Fig 4. Exploratory TP53-context analyses of NDRG1 in UCEC. (A) Correlation between NDRG1 and TP53 mRNA expression in the full TPM cohort (rho = 0.072, P = 0.090). (B) Comparison of NDRG1 expression by TP53 mutation status in the matched normalized-expression subset (P = 0.093). (C-F) Extreme-quantile sensitivity analyses of OS and PFI within TP53-mutant and TP53-wild-type strata. (G-L) Time-dependent ROC comparisons between NDRG1 mRNA and TP53 mRNA. These panels do not establish a direct TP53-dependent mechanism.

NDRG1 correlates with ferroptosis-related and immune-regulatory genes in a normalized expression cohort

In the normalized HiSeqV2 cohort, NDRG1 was positively correlated with multiple ferroptosis-related genes, including ATG5 (rho = 0.286, P = 0.0001), TFRC (rho = 0.258, P = 0.0005), and FTH1 (rho = 0.272, P = 0.000263). NDRG1 also correlated positively with VTCN1 (rho = 0.368, P = 4.98×10^-7) and inversely with CTLA4 (rho = -0.229, P = 0.0023). Although modest in magnitude, these associations were reproducible across the heatmaps and representative scatter plots, and several NDRG1-centric correlations remained significant after Benjamini-Hochberg correction.

Fig 5. Correlations of NDRG1 with ferroptosis-related and immune-regulatory genes in a normalized TCGA-UCEC cohort. Heatmaps show Spearman correlation structure for selected ferroptosis regulators/markers and immune checkpoint or immunoregulatory genes (n = 176). Representative scatter plots show correlations with ATG5, TFRC, VTCN1, and CTLA4. Benjamini-Hochberg-adjusted summaries are provided in the supporting files where indicated.

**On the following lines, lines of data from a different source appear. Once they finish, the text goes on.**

<file path="src/rtl/btb_update_queue.sv">
// BTB write-side update queue: filters resolved branches, coalesces same-PC updates,
// drains one entry per cycle to the BTB write port. Optional stats: BTB_UPD_STATS_EN.
module btb_update_queue #(
    parameter int DEPTH = 4
) (
    input  logic        clk,
    input  logic        rst,
    input  logic        res_valid,
    input  logic [31:0] res_pc,
    input  logic        res_taken,
    input  logic [31:0] res_target,
    input  logic        res_btb_hit,
    input  logic [31:0] res_pred_target,
    input  logic        wr_stall,
    output logic [31:0] w_pc,
    output logic [31:0] target_in,
    output logic        load,
    output logic        q_full,
    output logic        q_empty,
    output logic        drop
`ifdef BTB_UPD_STATS_EN
    ,
    output logic [15:0] stat_enq,
    output logic [15:0] stat_coal,
    output logic [15:0] stat_drop
`endif
);
    localparam int AW = $clog2(DEPTH);

    logic [AW:0]   wptr_q, wptr_d, rptr_q, rptr_d;
    logic [31:0]   pc_q  [DEPTH];
    logic [31:0]   tgt_q [DEPTH];
    logic [AW-1:0] widx, ridx, tidx;
    logic          need, deq, tail_is_head, coal, enq, drop_d, drop_q;

    assign widx = wptr_q[AW-1:0];
    assign ridx = rptr_q[AW-1:0];
    assign tidx = widx - AW'(1);

    assign q_empty   = (wptr_q == rptr_q);
    assign q_full    = (wptr_q[AW] != rptr_q[AW]) && (widx == ridx);
    assign w_pc      = pc_q[ridx];
    assign target_in = tgt_q[ridx];
    assign load      = ~q_empty & ~wr_stall;
    assign deq       = load;
    assign drop      = drop_q;

    assign need = res_valid & res_taken & (~res_btb_hit | (res_pred_target != res_target));

    // A single entry leaving this cycle can't absorb a coalesce; it must re-enqueue.
    assign tail_is_head = ((wptr_q - rptr_q) == (AW+1)'(1));

    always_comb begin
        coal   = 1'b0;
        enq    = 1'b0;
        drop_d = 1'b0;
        wptr_d = wptr_q;
        rptr_d = rptr_q;
        if (need && !q_empty && (pc_q[tidx] == res_pc) && !(tail_is_head && deq))
            coal = 1'b1;
        if (need && !coal) begin
            if (!q_full || deq) enq    = 1'b1;
            else                drop_d = 1'b1;
        end
        if (enq) wptr_d = wptr_q + (AW+1)'(1);
        if (deq) rptr_d = rptr_q + (AW+1)'(1);
    end

    always_ff @(posedge clk or posedge rst) begin
        if (rst) begin
            wptr_q <= '0;
            rptr_q <= '0;
            drop_q <= 1'b0;
        end else begin
            wptr_q <= wptr_d;
            rptr_q <= rptr_d;
            drop_q <= drop_d;
        end
    end

    always_ff @(posedge clk or posedge rst) begin
        if (rst) begin
            for (int i = 0; i < DEPTH; i++) begin
                pc_q[i]  <= '0;
                tgt_q[i] <= '0;
            end
        end else if (enq) begin
            pc_q[widx]  <= res_pc;
            tgt_q[widx] <= res_target;
        end else if (coal) begin
            tgt_q[tidx] <= res_target;
        end
    end

`ifdef BTB_UPD_STATS_EN
    logic [15:0] enq_cnt_q, coal_cnt_q, drop_cnt_q;

    always_ff @(posedge clk or posedge rst) begin
        if (rst) begin
            enq_cnt_q  <= '0;
            coal_cnt_q <= '0;
            drop_cnt_q <= '0;
        end else begin
            if (enq    && enq_cnt_q  != 16'hFFFF) enq_cnt_q  <= enq_cnt_q  + 16'd1;
            if (coal   && coal_cnt_q != 16'hFFFF) coal_cnt_q <= coal_cnt_q + 16'd1;
            if (drop_d && drop_cnt_q != 16'hFFFF) drop_cnt_q <= drop_cnt_q + 16'd1;
        end
    end

    assign stat_enq  = enq_cnt_q;
    assign stat_coal = coal_cnt_q;
    assign stat_drop = drop_cnt_q;
`endif

endmodule

</file>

Ferroptosis-score patterns are more evident across TP53-defined subgroups than in global correlation analyses

In the mutation-annotated subset (n = 168), FerroptosisScore differed significantly between TP53-wild-type and TP53-mutant tumors (P = 3.46×10^-4) and across the four TP53×NDRG1 subgroups defined by TP53 status and median NDRG1 expression (P = 0.00159). By contrast, the continuous association between NDRG1 and FerroptosisScore remained weak in the broader normalized cohort available for this comparison.

Taken together, the signal in Fig 6 is more consistent with subgroup-level structure than with a strong global linear relationship. Because panels A-B and panel C were derived from related but non-identical analytic subsets, they should be interpreted as complementary exploratory views rather than as a single internally uniform inferential chain.

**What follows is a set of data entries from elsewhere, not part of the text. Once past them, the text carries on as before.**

File: src/rtl/if_fetch_stage.sv
// ---------------------------------------------------------------------------
// if_fetch_stage
//
// Instruction-fetch stage of the 5-stage 16-bit pipeline. Owns the program
// counter, picks the next PC (sequential / branch / call / return), drives
// the instruction-memory address and presents {instruction, PC+1} to the
// IF/ID pipeline register. On a HLT word it lets the HLT itself through,
// drains the pipe with NO_OP words for DRAIN_CYCLES cycles and then freezes
// fetch until reset.
//
// Parameters:
//   RESET_PC      PC loaded on reset
//   DRAIN_CYCLES  NO_OP cycles issued after HLT before HALTED (1..7)
//   NO_OP         instruction word injected on squash / drain / halt
//   HLT           halt encoding
//
// Ports:
//   clk             clock, all state updates on posedge
//   rst             asynchronous active-high reset
//   data_hazard     hold the PC and re-present the current word
//   branch_taken    taken branch resolved downstream (highest priority)
//   branch_target   absolute branch target
//   ret             return resolved downstream
//   ret_target      return address
//   call            call decoded in ID
//   call_target     call target, low 12 bits of the new PC
//   imem_data       instruction memory read data (combinational on imem_addr)
//   imem_addr       instruction memory address, equals the PC register
//   instruction_out instruction word to IF/ID
//   PC_out          PC+1 (word addressed, wraps) to IF/ID
//   halted          high while in HALTED
//   fetch_count     instructions accepted into IF/ID, wraps at 16 bits
// ---------------------------------------------------------------------------
module if_fetch_stage #(
  parameter logic [15:0] RESET_PC     = 16'h0000,
  parameter int          DRAIN_CYCLES = 3,
  parameter logic [15:0] NO_OP        = 16'hF000,
  parameter logic [15:0] HLT          = 16'hFFFF
) (
  input  logic        clk,
  input  logic        rst,
  input  logic        data_hazard,
  input  logic        branch_taken,
  input  logic [15:0] branch_target,
  input  logic        ret,
  input  logic [15:0] ret_target,
  input  logic        call,
  input  logic [11:0] call_target,
  input  logic [15:0] imem_data,
  output logic [15:0] imem_addr,
  output logic [15:0] instruction_out,
  output logic [15:0] PC_out,
  output logic        halted,
  output logic [15:0] fetch_count
);

  typedef enum logic [1:0] {
    RUN    = 2'd0,
    DRAIN  = 2'd1,
    HALTED = 2'd2
  } state_t;

  // Last value of the drain counter before HALTED is entered; the counter
  // runs 0..DRAIN_LAST, giving exactly DRAIN_CYCLES NO_OP cycles.
  localparam logic [2:0] DRAIN_LAST = 3'(DRAIN_CYCLES - 1);

  state_t      state_q;
  state_t      state_d;
  logic [15:0] pc_q;
  logic [15:0] pc_d;
  logic [2:0]  drain_cnt_q;
  logic [2:0]  drain_cnt_d;
  logic [15:0] fetch_count_q;

  logic [15:0] pc_plus_one;
  logic        squash;
  logic        fetch_accept;

  assign pc_plus_one = pc_q + 16'd1;

  // Any redirect resolved this cycle makes the word currently being fetched
  // belong to the wrong path, so it is replaced by a NO_OP.
  assign squash = branch_taken | ret | call;

  // Output mux: outside RUN, or on a redirect, IF/ID only ever sees NO_OP.
  always_comb begin
    instruction_out = imem_data;
    if ((state_q != RUN) || squash) begin
      instruction_out = NO_OP;
    end
  end

  assign imem_addr   = pc_q;
  assign PC_out      = pc_plus_one;
  assign halted      = (state_q == HALTED);
  assign fetch_count = fetch_count_q;

  // An instruction is accepted into IF/ID when we are running, not stalled
  // and not presenting a NO_OP. The HLT word itself is a real instruction
  // and therefore counts.
  assign fetch_accept = (state_q == RUN) && !data_hazard &&
                        (instruction_out != NO_OP);

  // State register: PC, FSM state and drain counter.
  always_ff @(posedge clk or posedge rst) begin
    if (rst) begin
      state_q     <= RUN;
      pc_q        <= RESET_PC;
      drain_cnt_q <= '0;
    end else begin
      state_q     <= state_d;
      pc_q        <= pc_d;
      drain_cnt_q <= drain_cnt_d;
    end
  end

  // Accepted-instruction counter.
  always_ff @(posedge clk or posedge rst) begin
    if (rst) begin
      fetch_count_q <= '0;
    end else if (fetch_accept) begin
      fetch_count_q <= fetch_count_q + 16'd1;
    end
  end

  // Next-state / next-PC logic.
  always_comb begin
    state_d     = state_q;
    pc_d        = pc_q;
    drain_cnt_d = drain_cnt_q;

    case (state_q)
      RUN: begin
        if (branch_taken) begin
          pc_d = branch_target;
        end else if (ret) begin
          pc_d = ret_target;
        end else if (call) begin
          // Calls stay inside the current 4K page.
          pc_d = {pc_q[15:12], call_target};
        end else if (data_hazard) begin
          pc_d = pc_q;
        end else if (imem_data == HLT) begin
          // PC parks on the HLT word; it is never advanced past it.
          state_d     = DRAIN;
          drain_cnt_d = '0;
        end else begin
          pc_d = pc_plus_one;
        end
      end

      DRAIN: begin
        // Older instructions still in flight may redirect, which means the
        // HLT was on a wrong path: resume fetching at the target. A call
        // can only come from the squashed slot behind the HLT, so it is
        // ignored here.
        if (branch_taken) begin
          pc_d    = branch_target;
          state_d = RUN;
        end else if (ret) begin
          pc_d    = ret_target;
          state_d = RUN;
        end else if (!data_hazard) begin
          if (drain_cnt_q == DRAIN_LAST) begin
            state_d = HALTED;
          end else begin
            drain_cnt_d = drain_cnt_q + 3'd1;
          end
        end
      end

      HALTED: begin
        // Frozen until reset.
      end

      default: begin
        state_d = RUN;
      end
    endcase
  end

endmodule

Fig 6. Exploratory ferroptosis-score analyses across TP53 and NDRG1 strata in UCEC. A ferroptosis activity score (FerroptosisScore) was derived by ssGSEA/GSVA using a curated ferroptosis regulator set. (A) Comparison between TP53-wild-type and TP53-mutant tumors in the mutation-annotated subset (WT n = 79, Mut n = 89). (B) Comparison across four TP53 × NDRG1 subgroups in the same subset. (C) Continuous correlation between NDRG1 and FerroptosisScore in the broader normalized cohort used for this panel. (D) Descriptive subgroup-summary display of representative ferroptosis-related features. Because panels A-B and C were derived from different analytic subsets, this figure should be interpreted cautiously.

GSEA links NDRG1-high tumors to p53-related and epithelial differentiation programs, with weaker support for ferroptosis

GSEA of genes ranked by differential expression between NDRG1-low and NDRG1-high tumors showed strong enrichment of epithelial differentiation and cornification-related pathways in NDRG1-high tumors. Among biologically targeted pathways, a p53 downstream pathway was clearly enriched in NDRG1-high tumors (NES = -1.565, FDR = 0.015). A ferroptosis pathway also trended toward enrichment in NDRG1-high tumors, although the signal was weaker (NES = -1.555, FDR = 0.096) and is best regarded as suggestive rather than definitive.

Fig 7. Gene set enrichment analysis (GSEA) of NDRG1-associated pathways in UCEC. Genes were ranked by differential expression between NDRG1-low and NDRG1-high tumors and analyzed against MSigDB canonical pathways. Negative normalized enrichment scores indicate enrichment in NDRG1-high tumors. The p53 downstream pathway showed stronger support, whereas ferroptosis-related enrichment was suggestive rather than definitive.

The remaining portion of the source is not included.